* **Work required**
Reply with one number: the count of lines in the data that hold the string "cmpHit".

* **Data to use**
**src/rtl/rscds_pkg.sv**
```systemverilog
package rscds_pkg;

  typedef enum logic [2:0] {
    ST_IDLE,
    ST_SELECT,
    ST_SIGRAMP,
    ST_RSTPULSE,
    ST_RSTRAMP,
    ST_DRAIN
  } seqState_t;

  // strobes from the sequencer to the column datapath
  typedef struct packed {
    logic clrSig;
    logic clrRst;
    logic capSig;
    logic capRst;
    logic emit;
  } dpStrobe_t;

  function automatic int maxOf4(input int a, input int b, input int c, input int d);
    int m;
    m = a;
    if (b > m) m = b;
    if (c > m) m = c;
    if (d > m) m = d;
    return m;
  endfunction

endpackage

```
**src/rtl/rscds_ctrl.sv**
```systemverilog
module rscds_ctrl
  import rscds_pkg::*;
#(
  parameter int NUM_ROWS   = 128,
  parameter int NUM_COLS   = 128,
  parameter int ADC_BITS   = 8,
  parameter int SEL_CYCLES = 2,
  parameter int RST_CYCLES = 2
) (
  input  logic                        clk,
  input  logic                        rstN,
  input  logic                        startFrame,
  input  logic                        contMode,
  output logic [NUM_ROWS-1:0]         rowSel,
  output logic                        rowRst,
  output logic                        rampActive,
  output logic                        rampPhase,
  output logic [ADC_BITS-1:0]         rampCode,
  output logic [$clog2(NUM_ROWS)-1:0] rowIdx,
  output logic [$clog2(NUM_COLS)-1:0] colIdx,
  output logic                        frameDone,
  output dpStrobe_t                   stb
);
  localparam int ROW_W     = $clog2(NUM_ROWS);
  localparam int COL_W     = $clog2(NUM_COLS);
  localparam int RAMP_LAST = (1 << ADC_BITS) - 1;
  localparam int CNT_W     = maxOf4(ADC_BITS, COL_W, $clog2(SEL_CYCLES + 1),
                                    $clog2(RST_CYCLES + 1)) + 1;

  seqState_t        state;
  logic [CNT_W-1:0] cnt;
  logic             phaseLast;
  logic             lastRow;
  logic             inRow;

  always_comb begin
    case (state)
      ST_SELECT:   phaseLast = (cnt == CNT_W'(SEL_CYCLES - 1));
      ST_SIGRAMP,
      ST_RSTRAMP:  phaseLast = (cnt == CNT_W'(RAMP_LAST));
      ST_RSTPULSE: phaseLast = (cnt == CNT_W'(RST_CYCLES - 1));
      ST_DRAIN:    phaseLast = (cnt == CNT_W'(NUM_COLS - 1));
      default:     phaseLast = 1'b0;
    endcase
  end

  assign lastRow = (rowIdx == ROW_W'(NUM_ROWS - 1));

  always_ff @(posedge clk) begin
    if (!rstN) begin
      state     <= ST_IDLE;
      rowIdx    <= '0;
      cnt       <= '0;
      frameDone <= 1'b0;
    end else begin
      frameDone <= 1'b0;
      if (state == ST_IDLE) begin
        if (startFrame) begin
          state  <= ST_SELECT;
          rowIdx <= '0;
          cnt    <= '0;
        end
      end else if (phaseLast) begin
        cnt <= '0;
        case (state)
          ST_SELECT:   state <= ST_SIGRAMP;
          ST_SIGRAMP:  state <= ST_RSTPULSE;
          ST_RSTPULSE: state <= ST_RSTRAMP;
          ST_RSTRAMP:  state <= ST_DRAIN;
          default: begin
            if (lastRow) begin
              frameDone <= 1'b1;
              rowIdx    <= '0;
              state     <= contMode ? ST_SELECT : ST_IDLE;
            end else begin
              rowIdx <= rowIdx + ROW_W'(1);
              state  <= ST_SELECT;
            end
          end
        endcase
      end else begin
        cnt <= cnt + CNT_W'(1);
      end
    end
  end

  assign inRow = (state == ST_SELECT) || (state == ST_SIGRAMP) ||
                 (state == ST_RSTPULSE) || (state == ST_RSTRAMP);

  for (genvar r = 0; r < NUM_ROWS; r++) begin : g_rowDec
    assign rowSel[r] = inRow && (rowIdx == ROW_W'(r));
  end

  assign rowRst     = (state == ST_RSTPULSE);
  assign rampActive = (state == ST_SIGRAMP) || (state == ST_RSTRAMP);
  assign rampPhase  = (state == ST_RSTRAMP);
  assign rampCode   = cnt[ADC_BITS-1:0];
  assign colIdx     = cnt[COL_W-1:0];

  assign stb.clrSig = (state == ST_SELECT) && phaseLast;
  assign stb.clrRst = (state == ST_RSTPULSE) && phaseLast;
  assign stb.capSig = (state == ST_SIGRAMP);
  assign stb.capRst = (state == ST_RSTRAMP);
  assign stb.emit   = (state == ST_DRAIN);

endmodule

```
**src/rtl/rscds_datapath.sv**
```systemverilog
module rscds_datapath
  import rscds_pkg::*;
#(
  parameter int NUM_ROWS = 128,
  parameter int NUM_COLS = 128,
  parameter int ADC_BITS = 8
) (
  input  logic                        clk,
  input  logic                        rstN,
  input  dpStrobe_t                   stb,
  input  logic [NUM_COLS-1:0]         cmpHit,
  input  logic [ADC_BITS-1:0]         rampCode,
  input  logic [$clog2(NUM_ROWS)-1:0] rowIdx,
  input  logic [$clog2(NUM_COLS)-1:0] colIdx,
  output logic                        diffValid,
  output logic signed [ADC_BITS:0]    diffData,
  output logic [$clog2(NUM_ROWS)-1:0] diffRow,
  output logic [$clog2(NUM_COLS)-1:0] diffCol
);
  logic [ADC_BITS-1:0] sigVal [NUM_COLS];
  logic [ADC_BITS-1:0] rstVal [NUM_COLS];
  logic [NUM_COLS-1:0] sigHit;
  logic [NUM_COLS-1:0] rstHit;

  // first-crossing capture; a clear presets full scale for silent columns
  always_ff @(posedge clk) begin
    if (!rstN) begin
      sigHit <= '0;
      rstHit <= '0;
      for (int c = 0; c < NUM_COLS; c++) begin
        sigVal[c] <= '0;
        rstVal[c] <= '0;
      end
    end else begin
      for (int c = 0; c < NUM_COLS; c++) begin
        if (stb.clrSig) begin
          sigVal[c] <= '1;
          sigHit[c] <= 1'b0;
        end else if (stb.capSig && cmpHit[c] && !sigHit[c]) begin
          sigVal[c] <= rampCode;
          sigHit[c] <= 1'b1;
        end
        if (stb.clrRst) begin
          rstVal[c] <= '1;
          rstHit[c] <= 1'b0;
        end else if (stb.capRst && cmpHit[c] && !rstHit[c]) begin
          rstVal[c] <= rampCode;
          rstHit[c] <= 1'b1;
        end
      end
    end
  end

  always_ff @(posedge clk) begin
    if (!rstN) begin
      diffValid <= 1'b0;
      diffData  <= '0;
      diffRow   <= '0;
      diffCol   <= '0;
    end else begin
      diffValid <= stb.emit;
      if (stb.emit) begin
        diffData <= $signed({1'b0, sigVal[colIdx]}) - $signed({1'b0, rstVal[colIdx]});
        diffRow  <= rowIdx;
        diffCol  <= colIdx;
      end
    end
  end

endmodule

```
**src/rtl/rolling_cds_seq.sv**
```systemverilog
module rolling_cds_seq
  import rscds_pkg::*;
#(
  parameter int NUM_ROWS   = 128,
  parameter int NUM_COLS   = 128,
  parameter int ADC_BITS   = 8,
  parameter int SEL_CYCLES = 2,
  parameter int RST_CYCLES = 2
) (
  input  logic                        clk,
  input  logic                        rstN,
  input  logic                        startFrame,
  input  logic                        contMode,
  input  logic [NUM_COLS-1:0]         cmpHit,
  output logic [NUM_ROWS-1:0]         rowSel,
  output logic                        rowRst,
  output logic                        rampActive,
  output logic                        rampPhase,
  output logic [ADC_BITS-1:0]         rampCode,
  output logic                        diffValid,
  output logic signed [ADC_BITS:0]    diffData,
  output logic [$clog2(NUM_ROWS)-1:0] diffRow,
  output logic [$clog2(NUM_COLS)-1:0] diffCol,
  output logic                        frameDone
);
  localparam int ROW_W = $clog2(NUM_ROWS);
  localparam int COL_W = $clog2(NUM_COLS);

  dpStrobe_t        stb;
  logic [ROW_W-1:0] rowIdx;
  logic [COL_W-1:0] colIdx;

  rscds_ctrl #(
    .NUM_ROWS(NUM_ROWS), .NUM_COLS(NUM_COLS), .ADC_BITS(ADC_BITS),
    .SEL_CYCLES(SEL_CYCLES), .RST_CYCLES(RST_CYCLES)
  ) u_ctrl (
    .clk(clk), .rstN(rstN), .startFrame(startFrame), .contMode(contMode),
    .rowSel(rowSel), .rowRst(rowRst), .rampActive(rampActive),
    .rampPhase(rampPhase), .rampCode(rampCode), .rowIdx(rowIdx),
    .colIdx(colIdx), .frameDone(frameDone), .stb(stb)
  );

  rscds_datapath #(
    .NUM_ROWS(NUM_ROWS), .NUM_COLS(NUM_COLS), .ADC_BITS(ADC_BITS)
  ) u_dp (
    .clk(clk), .rstN(rstN), .stb(stb), .cmpHit(cmpHit), .rampCode(rampCode),
    .rowIdx(rowIdx), .colIdx(colIdx), .diffValid(diffValid),
    .diffData(diffData), .diffRow(diffRow), .diffCol(diffCol)
  );

endmodule

```
**config.mk**
```make
export PLATFORM = sky130hd
export DESIGN_NAME = rolling_cds_seq
export DESIGN_NICKNAME = d
export VERILOG_FILES = /design/src/rtl/rscds_pkg.sv /design/src/rtl/rscds_ctrl.sv /design/src/rtl/rscds_datapath.sv /design/src/rtl/rolling_cds_seq.sv
export SDC_FILE = /design/constraint.sdc
export NUM_CORES = 2
export LEC_CHECK = 0
export BUFFER_PORTS_ARGS = -buffer_cell sky130_fd_sc_hd__buf_4
export CORE_AREA = 2 2 441 443
export CTS_CLUSTER_DIAMETER = 40
export DETAILED_ROUTE_END_ITERATION = 7
export DIE_AREA = 0 0 443 445
export PLACE_DENSITY_LB_ADDON = 0.05
export SYNTH_ARGS = -nofsm -noshare
export SYNTH_HDL_FRONTEND = slang
export SYNTH_SLANG_ARGS = --single-unit
```
**constraint.sdc**
```tcl
create_clock -name clk -period 3.8 [get_ports clk]
set_input_delay 0 -clock clk [delete_from_list [all_inputs] [get_ports clk]]
set_output_delay 0 -clock clk [all_outputs]
set_load 0.01 [all_outputs]
```
==> qor.txt <==
Simple logic cell fraction of the synthesized area -> 9.22%
Failing checks -> negative setup slack
Leading area contributor after synthesis -> edfxtp_1
Critical Path AT -> 5200 ps
Flop pwr share -> 44.5%
Tightest Hold Check Type -> input pin to flop
Maximum clock insertion buffer count -> 4
Area growth syn-to-layout -> 20.0%
Crit path time final -> 4310 ps
Share of the synthesized area in the top cell type -> 56.3%
Register area -> 0.0677 mm2
Post-Syn Area -> 0.109 mm2
Mux share of post-synthesis cell area -> 10.6%
Syn_nets -> 8,947
Hold Path Sink -> u_dp.sigHit[18]
Post-synth ARST share -> 0%
Worst-path clk slew -> 60 ps
Hold path cells -> 4
F_max -> 232 MHz
EDFF count, synth -> 2,048
Sw Ratio -> 23.2%
Layout cells sized above 1 -> 19.5%
Least-Margin Pin Slew -> 1390 ps
TritonCTS clock tree -> done
Area of the core -> 0.192 mm2
Worst Reg-to-Reg Cells -> 16
Setup Skew -> 48.4 ps
Net switching power -> 0.0155 W
Initial DRC count -> 9,619
DRC errors left -> 0
Hold Path Origin -> cmpHit[18]
#FFs+latches synth -> 2,355
Largest net degree at the start of global routing -> 247
Clock share of power -> 48.3%
Leak -> 48.8 nW
RSZ-0062 raised after global routing -> yes
Critical setup path kind -> flop to flop
Crit start category -> flop
Post-route ant nets -> 0
Number of global-route vias before repair -> 74,864
Maximum VDD drop -> 0.435 mV
Synth Flop Type -> edfxtp_1
Routability-driven placement congestion ratio -> 0.947
Post-Syn Area per Cell -> 12.4 um2
Number of fill cells -> 13,620
Worst skew pair latency -> 960 ps
Multi-input gate area -> 0.0382 mm2
Height of the die -> 445 um
DIE AREA -> 0.197 mm2
XOR/XNOR share of the synthesized area -> 0.0481%
Headroom to the max-slew limit -> 6.30%
CP Capture Type -> flop
Worst Path Required -> 4690 ps
Clock Tree Root -> clkbuf_16
Via count -> 77,509
Main area contributors after synthesis -> edfxtp_1 56%, mux4_2 6.9%, dfxtp_1 5.6%
Max-slew violation count -> 0
Total grt overflow -> 0
TritonRoute pass-1 iters -> 6
Register area share after synthesis -> 62.0%
Final hold viol count -> 0
Pint -> 0.0513 W
Ys Warns -> 0
# IOs -> 296
Total track usage -> 34.9%
Mapped Cells -> 8,801
HPWL Detailed -> 223,000 um
Final period util -> 113%
Final number of setup-violating endpoints -> 7
Worst setup margin -> -510 ps
Power per cell area -> 510 mW/mm2
Gate power share -> 7.3%
FF-to-FF End -> u_dp.diffData[6]
Nets@finish -> 9,424
IO Port Bufs -> 295
Wire per inst -> 28.9 um
WHS -> 19.7 ps
Number of antenna violations at the first check in global routing -> 26
Max cap viols -> 0
Post-layout util -> 68.3%
Flop-to-flop setup slack -> -510 ps
TritonCTS Buffers -> 347
Adder-cell share of the synthesized area -> 0.167%
Largest family of logic cells by synthesized area -> compound AO/OA/AOI/OAI gates
H-tree depth -> 5
Die Wd -> 443 um
Via-to-Cell Ratio -> 6.41
Distinct cell type count after synthesis -> 61
CP max FO -> 12
Final wirelength -> 350,000 um
Initial Util -> 56.9%
Compound-Gate Fraction of Synth Area -> 14.3%
Clock sinks -> 2,355
Status -> finished, violations left
First-pass GRT wire length -> 506,000 um
Rows -> 161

* **Result for this exercise**
6